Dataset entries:
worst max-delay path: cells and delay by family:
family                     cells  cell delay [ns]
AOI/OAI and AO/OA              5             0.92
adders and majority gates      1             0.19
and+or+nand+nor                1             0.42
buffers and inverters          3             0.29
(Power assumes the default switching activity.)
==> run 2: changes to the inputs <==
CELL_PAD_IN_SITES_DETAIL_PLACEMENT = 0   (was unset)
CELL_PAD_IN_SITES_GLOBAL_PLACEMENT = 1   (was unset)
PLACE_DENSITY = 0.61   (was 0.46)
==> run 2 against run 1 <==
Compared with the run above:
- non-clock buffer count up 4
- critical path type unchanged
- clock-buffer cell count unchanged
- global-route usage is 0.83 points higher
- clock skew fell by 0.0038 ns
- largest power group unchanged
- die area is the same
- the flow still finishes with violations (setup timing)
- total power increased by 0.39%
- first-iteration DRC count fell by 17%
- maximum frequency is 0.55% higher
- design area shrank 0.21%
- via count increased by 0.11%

--

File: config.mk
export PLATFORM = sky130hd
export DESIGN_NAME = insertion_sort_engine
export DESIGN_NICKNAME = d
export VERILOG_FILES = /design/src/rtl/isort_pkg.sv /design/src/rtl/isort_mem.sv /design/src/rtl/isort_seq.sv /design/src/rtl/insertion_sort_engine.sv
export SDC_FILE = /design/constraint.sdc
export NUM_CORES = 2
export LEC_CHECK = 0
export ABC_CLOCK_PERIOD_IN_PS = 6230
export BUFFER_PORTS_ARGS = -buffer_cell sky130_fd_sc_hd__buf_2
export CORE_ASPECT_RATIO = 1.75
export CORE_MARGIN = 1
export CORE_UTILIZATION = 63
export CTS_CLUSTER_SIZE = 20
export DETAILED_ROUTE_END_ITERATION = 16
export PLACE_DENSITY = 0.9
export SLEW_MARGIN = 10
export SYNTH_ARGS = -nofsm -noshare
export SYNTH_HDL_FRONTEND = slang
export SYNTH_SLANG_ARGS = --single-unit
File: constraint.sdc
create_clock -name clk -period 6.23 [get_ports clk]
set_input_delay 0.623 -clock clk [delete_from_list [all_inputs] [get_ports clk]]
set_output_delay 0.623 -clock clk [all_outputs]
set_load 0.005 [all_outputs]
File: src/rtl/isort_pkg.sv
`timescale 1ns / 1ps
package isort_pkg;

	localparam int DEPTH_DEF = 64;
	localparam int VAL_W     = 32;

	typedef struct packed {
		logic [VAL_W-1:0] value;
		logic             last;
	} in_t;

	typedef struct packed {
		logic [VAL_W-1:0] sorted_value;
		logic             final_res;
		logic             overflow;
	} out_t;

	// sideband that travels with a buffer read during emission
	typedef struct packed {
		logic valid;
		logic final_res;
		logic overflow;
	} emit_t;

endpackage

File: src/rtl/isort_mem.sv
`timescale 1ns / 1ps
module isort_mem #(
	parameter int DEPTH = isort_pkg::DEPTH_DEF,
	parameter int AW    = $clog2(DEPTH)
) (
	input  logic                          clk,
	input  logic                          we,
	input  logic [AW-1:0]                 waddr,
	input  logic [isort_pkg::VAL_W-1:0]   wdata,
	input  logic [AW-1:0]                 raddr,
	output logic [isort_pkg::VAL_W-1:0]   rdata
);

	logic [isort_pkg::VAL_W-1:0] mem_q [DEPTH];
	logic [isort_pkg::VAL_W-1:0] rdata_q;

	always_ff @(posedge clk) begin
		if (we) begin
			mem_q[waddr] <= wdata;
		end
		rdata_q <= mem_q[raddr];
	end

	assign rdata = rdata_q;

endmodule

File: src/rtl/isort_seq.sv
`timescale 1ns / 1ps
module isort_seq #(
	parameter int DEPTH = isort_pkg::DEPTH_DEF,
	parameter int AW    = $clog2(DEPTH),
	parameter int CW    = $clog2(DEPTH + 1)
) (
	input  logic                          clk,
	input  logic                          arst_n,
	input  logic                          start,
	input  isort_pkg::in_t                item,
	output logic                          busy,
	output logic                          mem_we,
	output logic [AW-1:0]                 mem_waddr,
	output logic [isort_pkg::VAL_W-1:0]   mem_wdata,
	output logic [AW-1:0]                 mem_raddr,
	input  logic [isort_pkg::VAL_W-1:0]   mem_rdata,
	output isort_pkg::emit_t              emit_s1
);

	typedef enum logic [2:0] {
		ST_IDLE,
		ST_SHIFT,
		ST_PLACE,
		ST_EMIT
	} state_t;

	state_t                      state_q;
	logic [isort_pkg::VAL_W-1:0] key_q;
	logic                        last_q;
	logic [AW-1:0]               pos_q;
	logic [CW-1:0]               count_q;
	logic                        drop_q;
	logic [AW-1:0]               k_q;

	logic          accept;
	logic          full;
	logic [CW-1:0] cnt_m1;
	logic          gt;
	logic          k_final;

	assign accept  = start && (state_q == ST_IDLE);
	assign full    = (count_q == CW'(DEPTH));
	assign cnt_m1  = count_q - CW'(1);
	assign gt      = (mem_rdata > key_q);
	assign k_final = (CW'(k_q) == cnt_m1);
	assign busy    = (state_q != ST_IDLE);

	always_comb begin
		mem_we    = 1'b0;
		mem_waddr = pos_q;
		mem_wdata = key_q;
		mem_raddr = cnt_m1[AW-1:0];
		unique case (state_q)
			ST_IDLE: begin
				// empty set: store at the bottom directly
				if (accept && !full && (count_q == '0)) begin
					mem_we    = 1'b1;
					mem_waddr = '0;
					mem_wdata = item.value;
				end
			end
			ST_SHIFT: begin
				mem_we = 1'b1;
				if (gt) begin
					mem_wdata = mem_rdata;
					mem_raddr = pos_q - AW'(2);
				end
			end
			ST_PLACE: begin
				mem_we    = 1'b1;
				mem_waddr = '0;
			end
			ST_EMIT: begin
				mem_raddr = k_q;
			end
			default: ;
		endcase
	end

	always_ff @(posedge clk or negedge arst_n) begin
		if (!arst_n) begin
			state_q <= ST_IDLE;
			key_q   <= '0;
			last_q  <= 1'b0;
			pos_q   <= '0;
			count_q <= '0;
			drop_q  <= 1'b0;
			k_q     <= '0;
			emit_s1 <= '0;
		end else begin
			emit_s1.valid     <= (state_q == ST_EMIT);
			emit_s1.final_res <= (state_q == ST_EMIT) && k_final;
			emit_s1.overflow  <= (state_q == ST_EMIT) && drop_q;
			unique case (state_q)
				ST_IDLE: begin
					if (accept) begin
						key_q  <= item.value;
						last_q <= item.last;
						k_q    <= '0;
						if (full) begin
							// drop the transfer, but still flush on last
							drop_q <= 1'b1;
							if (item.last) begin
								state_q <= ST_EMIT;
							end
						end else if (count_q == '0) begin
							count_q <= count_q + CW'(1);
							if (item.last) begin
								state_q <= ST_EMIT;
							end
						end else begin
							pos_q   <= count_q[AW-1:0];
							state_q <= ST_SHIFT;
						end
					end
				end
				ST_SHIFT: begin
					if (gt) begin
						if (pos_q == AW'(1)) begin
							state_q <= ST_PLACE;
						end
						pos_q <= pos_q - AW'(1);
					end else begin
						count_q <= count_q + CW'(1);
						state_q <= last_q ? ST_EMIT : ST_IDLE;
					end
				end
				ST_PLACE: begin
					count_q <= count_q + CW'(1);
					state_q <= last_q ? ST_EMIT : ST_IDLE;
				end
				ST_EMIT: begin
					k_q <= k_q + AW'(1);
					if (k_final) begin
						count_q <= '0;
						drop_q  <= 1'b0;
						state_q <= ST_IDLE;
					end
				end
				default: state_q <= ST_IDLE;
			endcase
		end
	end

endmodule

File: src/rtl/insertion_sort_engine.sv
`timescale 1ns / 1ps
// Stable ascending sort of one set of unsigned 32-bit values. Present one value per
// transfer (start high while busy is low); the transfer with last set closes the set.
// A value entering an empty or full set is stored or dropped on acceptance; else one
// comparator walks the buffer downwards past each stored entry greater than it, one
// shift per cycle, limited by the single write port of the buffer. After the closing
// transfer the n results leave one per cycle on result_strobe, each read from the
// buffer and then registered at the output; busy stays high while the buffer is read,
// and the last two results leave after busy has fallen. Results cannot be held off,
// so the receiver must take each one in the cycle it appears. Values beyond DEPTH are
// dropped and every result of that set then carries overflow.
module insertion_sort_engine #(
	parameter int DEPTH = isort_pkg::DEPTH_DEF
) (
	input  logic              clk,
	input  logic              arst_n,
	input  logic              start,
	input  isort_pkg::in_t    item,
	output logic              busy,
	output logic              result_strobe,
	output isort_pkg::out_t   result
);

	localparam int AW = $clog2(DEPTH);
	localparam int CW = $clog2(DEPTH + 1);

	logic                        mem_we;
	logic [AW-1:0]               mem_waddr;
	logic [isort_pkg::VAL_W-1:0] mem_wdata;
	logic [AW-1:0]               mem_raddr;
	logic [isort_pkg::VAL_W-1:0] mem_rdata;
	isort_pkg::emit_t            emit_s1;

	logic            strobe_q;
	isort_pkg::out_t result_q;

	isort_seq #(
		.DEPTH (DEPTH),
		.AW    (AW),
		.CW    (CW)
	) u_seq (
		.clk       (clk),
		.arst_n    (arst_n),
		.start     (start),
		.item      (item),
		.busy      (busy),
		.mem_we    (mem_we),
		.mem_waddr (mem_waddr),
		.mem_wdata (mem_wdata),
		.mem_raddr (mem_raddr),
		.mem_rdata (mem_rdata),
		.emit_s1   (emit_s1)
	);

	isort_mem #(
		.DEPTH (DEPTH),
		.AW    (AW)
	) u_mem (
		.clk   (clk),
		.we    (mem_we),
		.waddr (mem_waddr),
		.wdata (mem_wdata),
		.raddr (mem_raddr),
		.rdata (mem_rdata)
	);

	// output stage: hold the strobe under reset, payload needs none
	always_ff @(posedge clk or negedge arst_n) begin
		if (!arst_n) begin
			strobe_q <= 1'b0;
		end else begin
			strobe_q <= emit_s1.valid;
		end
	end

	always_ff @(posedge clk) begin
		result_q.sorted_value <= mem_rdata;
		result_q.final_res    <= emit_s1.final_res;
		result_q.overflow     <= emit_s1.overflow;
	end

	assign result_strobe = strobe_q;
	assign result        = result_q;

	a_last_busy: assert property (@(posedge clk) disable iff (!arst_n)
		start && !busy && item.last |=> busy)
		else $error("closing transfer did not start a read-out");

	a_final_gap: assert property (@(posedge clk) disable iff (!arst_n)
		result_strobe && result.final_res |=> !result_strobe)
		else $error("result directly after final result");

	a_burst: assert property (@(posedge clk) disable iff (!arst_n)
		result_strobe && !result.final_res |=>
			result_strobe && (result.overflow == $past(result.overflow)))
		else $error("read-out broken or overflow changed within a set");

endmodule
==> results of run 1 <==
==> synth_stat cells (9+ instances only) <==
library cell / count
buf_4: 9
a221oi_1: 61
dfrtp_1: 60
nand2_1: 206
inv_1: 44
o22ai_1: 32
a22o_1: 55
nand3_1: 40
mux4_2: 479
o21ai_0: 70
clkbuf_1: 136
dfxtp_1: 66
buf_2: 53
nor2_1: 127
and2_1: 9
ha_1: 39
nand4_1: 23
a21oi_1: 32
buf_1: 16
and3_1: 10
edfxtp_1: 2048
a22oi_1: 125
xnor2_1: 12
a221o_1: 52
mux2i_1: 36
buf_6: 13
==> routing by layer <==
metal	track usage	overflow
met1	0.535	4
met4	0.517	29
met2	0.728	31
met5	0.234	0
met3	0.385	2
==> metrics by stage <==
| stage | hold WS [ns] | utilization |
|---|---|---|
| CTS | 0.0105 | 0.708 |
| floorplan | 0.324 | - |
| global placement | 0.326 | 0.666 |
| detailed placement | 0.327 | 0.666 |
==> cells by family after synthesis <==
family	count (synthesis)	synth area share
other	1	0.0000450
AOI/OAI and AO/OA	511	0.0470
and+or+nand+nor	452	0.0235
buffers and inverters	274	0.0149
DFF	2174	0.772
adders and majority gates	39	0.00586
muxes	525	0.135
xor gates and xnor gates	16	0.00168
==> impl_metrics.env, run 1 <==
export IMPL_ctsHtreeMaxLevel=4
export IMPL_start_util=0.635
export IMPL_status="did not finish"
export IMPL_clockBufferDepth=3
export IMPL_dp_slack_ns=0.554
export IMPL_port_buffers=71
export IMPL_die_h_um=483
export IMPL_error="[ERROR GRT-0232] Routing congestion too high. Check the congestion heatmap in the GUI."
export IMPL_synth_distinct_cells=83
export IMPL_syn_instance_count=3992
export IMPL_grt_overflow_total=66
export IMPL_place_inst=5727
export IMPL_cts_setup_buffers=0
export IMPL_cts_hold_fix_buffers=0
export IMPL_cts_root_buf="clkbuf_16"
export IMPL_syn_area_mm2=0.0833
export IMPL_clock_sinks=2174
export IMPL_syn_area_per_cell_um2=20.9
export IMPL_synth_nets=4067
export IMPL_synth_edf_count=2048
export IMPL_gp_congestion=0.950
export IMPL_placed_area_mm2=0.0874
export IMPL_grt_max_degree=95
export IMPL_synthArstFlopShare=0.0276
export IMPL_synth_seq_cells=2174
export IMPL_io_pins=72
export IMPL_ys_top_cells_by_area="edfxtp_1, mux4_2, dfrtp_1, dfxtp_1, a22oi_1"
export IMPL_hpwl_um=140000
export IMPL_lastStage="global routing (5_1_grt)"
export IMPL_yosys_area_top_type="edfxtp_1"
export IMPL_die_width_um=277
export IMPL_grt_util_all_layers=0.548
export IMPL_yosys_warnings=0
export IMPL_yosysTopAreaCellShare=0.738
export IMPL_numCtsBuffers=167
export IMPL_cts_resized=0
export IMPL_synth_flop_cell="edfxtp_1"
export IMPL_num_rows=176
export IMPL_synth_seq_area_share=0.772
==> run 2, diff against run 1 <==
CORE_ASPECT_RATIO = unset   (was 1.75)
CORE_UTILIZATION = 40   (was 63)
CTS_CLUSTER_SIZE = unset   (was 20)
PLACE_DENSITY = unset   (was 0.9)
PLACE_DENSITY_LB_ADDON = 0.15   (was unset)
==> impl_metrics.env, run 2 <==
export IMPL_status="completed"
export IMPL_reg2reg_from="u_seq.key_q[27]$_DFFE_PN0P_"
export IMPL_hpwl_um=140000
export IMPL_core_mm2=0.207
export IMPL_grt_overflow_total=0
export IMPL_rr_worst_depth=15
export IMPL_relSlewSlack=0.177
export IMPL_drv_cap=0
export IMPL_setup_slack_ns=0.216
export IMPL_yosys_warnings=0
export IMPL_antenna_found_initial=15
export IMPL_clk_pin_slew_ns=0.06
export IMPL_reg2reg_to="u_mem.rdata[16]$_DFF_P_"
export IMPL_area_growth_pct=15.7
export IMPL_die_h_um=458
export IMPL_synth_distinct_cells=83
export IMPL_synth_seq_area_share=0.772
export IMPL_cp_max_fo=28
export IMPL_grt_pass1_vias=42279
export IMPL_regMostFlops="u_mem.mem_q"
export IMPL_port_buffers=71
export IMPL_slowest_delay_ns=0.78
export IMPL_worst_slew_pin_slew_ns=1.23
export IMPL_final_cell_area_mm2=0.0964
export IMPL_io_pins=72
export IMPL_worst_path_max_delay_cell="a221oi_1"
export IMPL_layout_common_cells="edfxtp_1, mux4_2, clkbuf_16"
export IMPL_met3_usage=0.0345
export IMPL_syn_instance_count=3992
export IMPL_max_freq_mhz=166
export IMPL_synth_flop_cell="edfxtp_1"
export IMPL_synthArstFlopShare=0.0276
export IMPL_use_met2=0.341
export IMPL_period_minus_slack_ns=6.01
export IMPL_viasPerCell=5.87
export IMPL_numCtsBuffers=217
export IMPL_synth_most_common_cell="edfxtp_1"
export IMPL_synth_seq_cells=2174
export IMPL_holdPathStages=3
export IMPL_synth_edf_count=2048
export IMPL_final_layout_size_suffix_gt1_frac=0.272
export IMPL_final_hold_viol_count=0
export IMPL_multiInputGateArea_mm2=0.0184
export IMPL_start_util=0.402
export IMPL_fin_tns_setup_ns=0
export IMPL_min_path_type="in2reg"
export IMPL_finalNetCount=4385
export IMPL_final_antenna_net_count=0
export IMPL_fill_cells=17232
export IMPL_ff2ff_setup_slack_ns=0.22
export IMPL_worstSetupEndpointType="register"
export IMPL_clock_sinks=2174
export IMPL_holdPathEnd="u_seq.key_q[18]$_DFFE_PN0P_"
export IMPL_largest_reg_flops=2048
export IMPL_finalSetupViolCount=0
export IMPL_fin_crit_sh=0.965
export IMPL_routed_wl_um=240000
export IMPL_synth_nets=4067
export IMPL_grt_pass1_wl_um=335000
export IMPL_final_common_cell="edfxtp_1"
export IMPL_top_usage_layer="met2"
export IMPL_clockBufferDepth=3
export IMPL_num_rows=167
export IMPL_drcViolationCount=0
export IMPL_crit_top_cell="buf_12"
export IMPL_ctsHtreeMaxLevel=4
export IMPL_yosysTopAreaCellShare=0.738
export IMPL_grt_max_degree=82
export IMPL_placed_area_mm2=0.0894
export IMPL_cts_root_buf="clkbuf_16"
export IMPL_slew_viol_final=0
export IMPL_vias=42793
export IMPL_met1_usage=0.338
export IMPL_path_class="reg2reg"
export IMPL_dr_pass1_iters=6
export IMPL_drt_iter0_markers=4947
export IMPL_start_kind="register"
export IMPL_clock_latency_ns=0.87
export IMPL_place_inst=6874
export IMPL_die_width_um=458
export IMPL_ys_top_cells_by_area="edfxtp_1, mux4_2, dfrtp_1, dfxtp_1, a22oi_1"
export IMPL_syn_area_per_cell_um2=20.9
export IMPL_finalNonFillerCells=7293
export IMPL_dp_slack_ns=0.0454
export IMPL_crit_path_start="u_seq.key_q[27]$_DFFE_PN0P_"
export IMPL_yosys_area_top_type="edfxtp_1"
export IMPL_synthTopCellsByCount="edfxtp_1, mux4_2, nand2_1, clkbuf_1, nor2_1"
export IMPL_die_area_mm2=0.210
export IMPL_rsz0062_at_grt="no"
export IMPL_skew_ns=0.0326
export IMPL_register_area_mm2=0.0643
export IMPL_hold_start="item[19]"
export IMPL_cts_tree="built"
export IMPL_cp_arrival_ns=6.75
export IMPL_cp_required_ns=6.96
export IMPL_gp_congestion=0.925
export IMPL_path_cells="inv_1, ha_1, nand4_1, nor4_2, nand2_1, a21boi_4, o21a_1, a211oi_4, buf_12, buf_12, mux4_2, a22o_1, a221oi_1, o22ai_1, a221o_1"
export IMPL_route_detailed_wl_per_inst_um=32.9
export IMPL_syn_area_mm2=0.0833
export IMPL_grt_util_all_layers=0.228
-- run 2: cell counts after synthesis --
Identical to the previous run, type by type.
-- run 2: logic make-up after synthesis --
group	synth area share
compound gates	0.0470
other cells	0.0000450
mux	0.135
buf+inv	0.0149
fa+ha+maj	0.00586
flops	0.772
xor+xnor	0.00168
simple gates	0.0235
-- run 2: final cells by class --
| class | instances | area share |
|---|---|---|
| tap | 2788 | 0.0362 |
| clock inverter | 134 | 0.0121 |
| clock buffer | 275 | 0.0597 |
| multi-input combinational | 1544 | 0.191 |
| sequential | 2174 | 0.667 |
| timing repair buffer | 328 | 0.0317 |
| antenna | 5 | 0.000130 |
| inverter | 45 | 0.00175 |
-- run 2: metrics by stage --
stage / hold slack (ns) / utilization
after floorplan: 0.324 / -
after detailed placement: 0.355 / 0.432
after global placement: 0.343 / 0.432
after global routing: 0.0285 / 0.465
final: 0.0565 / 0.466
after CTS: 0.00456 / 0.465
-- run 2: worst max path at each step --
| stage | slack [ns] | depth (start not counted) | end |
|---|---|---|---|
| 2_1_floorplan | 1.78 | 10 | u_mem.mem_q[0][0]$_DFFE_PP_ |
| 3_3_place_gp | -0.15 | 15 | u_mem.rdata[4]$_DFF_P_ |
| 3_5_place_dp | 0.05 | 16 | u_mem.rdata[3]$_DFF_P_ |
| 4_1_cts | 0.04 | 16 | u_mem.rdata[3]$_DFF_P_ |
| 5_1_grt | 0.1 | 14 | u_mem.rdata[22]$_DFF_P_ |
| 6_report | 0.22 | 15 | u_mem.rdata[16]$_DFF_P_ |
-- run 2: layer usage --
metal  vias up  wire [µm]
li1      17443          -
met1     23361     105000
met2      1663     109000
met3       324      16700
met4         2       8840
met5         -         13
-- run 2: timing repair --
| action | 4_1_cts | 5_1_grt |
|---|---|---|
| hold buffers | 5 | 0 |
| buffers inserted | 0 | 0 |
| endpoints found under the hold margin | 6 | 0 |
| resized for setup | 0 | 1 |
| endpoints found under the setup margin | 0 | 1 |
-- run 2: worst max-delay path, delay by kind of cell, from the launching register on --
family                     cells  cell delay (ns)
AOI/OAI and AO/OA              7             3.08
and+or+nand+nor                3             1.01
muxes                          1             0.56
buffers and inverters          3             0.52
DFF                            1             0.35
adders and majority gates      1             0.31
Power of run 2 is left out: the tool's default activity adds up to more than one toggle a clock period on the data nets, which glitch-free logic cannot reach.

Brief: Copy out all the lines of the records that include "higher".

Written response:
- global-route usage is 0.83 points higher
- maximum frequency is 0.55% higher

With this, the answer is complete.